Tras solo tres semanas de uso guiado con inteligencia artificial frente al Síndrome del Impostor, la mayoría experimentó un cambio muy claro: menos duda constante sobre su capacidad, más seguridad a la hora de tomar decisiones y una forma más realista de valorar su propio trabajo.
Muchas de ellas describieron algo que no suele aparecer en la autoayuda tradicional: empezaron a reconocer con claridad esa voz interna que cuestiona todo, sin dejarse arrastrar por ella. No desaparece de golpe, pero deja de dirigir.
También apareció un cambio importante en cómo se relacionan consigo mismas: menos autoexigencia, más equilibrio y mayor facilidad para reconocer sus logros sin restarles valor.
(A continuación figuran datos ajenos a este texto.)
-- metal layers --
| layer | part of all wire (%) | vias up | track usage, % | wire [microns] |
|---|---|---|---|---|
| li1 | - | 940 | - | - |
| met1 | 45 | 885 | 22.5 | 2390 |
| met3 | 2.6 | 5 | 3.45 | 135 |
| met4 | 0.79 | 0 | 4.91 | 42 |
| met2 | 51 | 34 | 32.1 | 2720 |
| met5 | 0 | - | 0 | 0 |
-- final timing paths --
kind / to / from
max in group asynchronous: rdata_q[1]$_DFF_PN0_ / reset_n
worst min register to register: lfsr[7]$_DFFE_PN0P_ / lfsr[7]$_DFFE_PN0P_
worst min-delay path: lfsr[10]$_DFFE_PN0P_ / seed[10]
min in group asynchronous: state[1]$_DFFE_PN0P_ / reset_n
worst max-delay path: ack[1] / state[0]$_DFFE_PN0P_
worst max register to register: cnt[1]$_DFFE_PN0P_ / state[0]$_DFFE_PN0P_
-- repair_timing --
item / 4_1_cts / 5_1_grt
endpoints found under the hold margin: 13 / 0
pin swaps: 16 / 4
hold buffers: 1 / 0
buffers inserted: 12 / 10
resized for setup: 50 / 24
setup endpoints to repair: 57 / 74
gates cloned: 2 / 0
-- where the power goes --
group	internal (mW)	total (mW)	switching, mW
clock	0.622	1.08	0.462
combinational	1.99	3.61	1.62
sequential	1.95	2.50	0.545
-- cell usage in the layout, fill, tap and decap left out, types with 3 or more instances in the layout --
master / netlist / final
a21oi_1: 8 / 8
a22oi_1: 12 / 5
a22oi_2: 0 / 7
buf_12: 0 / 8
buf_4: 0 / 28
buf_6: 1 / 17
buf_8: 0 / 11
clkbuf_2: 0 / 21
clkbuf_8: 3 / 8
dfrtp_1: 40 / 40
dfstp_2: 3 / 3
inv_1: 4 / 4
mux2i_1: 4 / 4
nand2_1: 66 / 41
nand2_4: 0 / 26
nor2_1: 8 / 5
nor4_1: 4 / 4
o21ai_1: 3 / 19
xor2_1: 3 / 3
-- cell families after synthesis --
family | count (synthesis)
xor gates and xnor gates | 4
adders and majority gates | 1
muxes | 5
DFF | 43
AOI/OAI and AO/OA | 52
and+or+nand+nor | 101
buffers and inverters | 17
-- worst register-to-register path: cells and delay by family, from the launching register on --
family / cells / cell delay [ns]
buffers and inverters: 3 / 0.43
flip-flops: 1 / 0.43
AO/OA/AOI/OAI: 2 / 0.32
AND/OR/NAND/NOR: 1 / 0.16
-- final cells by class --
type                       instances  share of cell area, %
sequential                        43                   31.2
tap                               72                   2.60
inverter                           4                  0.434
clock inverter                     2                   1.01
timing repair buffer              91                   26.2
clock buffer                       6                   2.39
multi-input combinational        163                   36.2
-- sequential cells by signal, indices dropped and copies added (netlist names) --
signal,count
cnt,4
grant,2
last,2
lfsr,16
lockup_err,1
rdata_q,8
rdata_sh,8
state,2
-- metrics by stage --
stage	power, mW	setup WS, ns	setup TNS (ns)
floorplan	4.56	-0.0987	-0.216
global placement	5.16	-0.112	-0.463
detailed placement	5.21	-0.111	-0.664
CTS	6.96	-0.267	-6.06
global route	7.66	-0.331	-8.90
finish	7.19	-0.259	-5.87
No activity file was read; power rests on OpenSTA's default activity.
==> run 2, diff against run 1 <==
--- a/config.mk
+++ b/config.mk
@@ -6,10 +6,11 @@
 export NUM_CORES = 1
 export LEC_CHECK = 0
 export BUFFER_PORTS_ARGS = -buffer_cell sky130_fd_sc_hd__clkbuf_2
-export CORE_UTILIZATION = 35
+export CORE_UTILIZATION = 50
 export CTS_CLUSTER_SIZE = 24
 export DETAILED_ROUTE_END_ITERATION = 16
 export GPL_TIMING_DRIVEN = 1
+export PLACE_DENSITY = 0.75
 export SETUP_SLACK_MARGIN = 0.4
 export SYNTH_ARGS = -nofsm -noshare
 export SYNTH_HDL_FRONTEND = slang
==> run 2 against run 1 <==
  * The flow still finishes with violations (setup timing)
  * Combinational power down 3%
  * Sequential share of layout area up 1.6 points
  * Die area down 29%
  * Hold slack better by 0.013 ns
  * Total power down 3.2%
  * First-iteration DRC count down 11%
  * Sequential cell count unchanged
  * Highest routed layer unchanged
Este enfoque no sustituye a la terapia, pero abre un espacio diferente: un lugar donde poder pensar con claridad entre sesiones, ordenar lo que te pasa y sostener procesos de cambio de forma más constante en el día a día.
No es contenido motivacional ni respuestas automáticas. Es un trabajo guiado que te confronta, te ayuda a ver patrones que normalmente pasan desapercibidos y te acompaña a construir una relación más honesta contigo misma.
Meta Cognición
Lo más relevante de este proceso no es solo que te sientas mejor. Es que empiezas a darte cuenta de cómo funciona tu mente.
Muchas personas viven dentro de sus pensamientos sin cuestionarlos: si aparece una duda, la creen; si aparece una crítica, la asumen como verdad. Todo ocurre rápido y automático.
Este trabajo introduce algo diferente: empiezas a observar lo que piensas mientras está ocurriendo.
Dejas de estar completamente dentro de la duda para poder verla desde fuera.
Reconoces esa voz que te exige, que te compara o que te hace sentir insuficiente… y empiezas a distinguirla de lo que realmente eres o sabes.
Ese pequeño cambio —casi invisible al principio— es clave.
Porque cuando puedes ver un pensamiento sin identificarte con él, ya no tiene el mismo poder sobre tus decisiones. No necesitas eliminarlo para avanzar. Deja de bloquearte.
Esto es lo que permite que los cambios no sean solo momentáneos. No se trata de motivarte, sino de aprender a relacionarte de otra forma con lo que te pasa por dentro.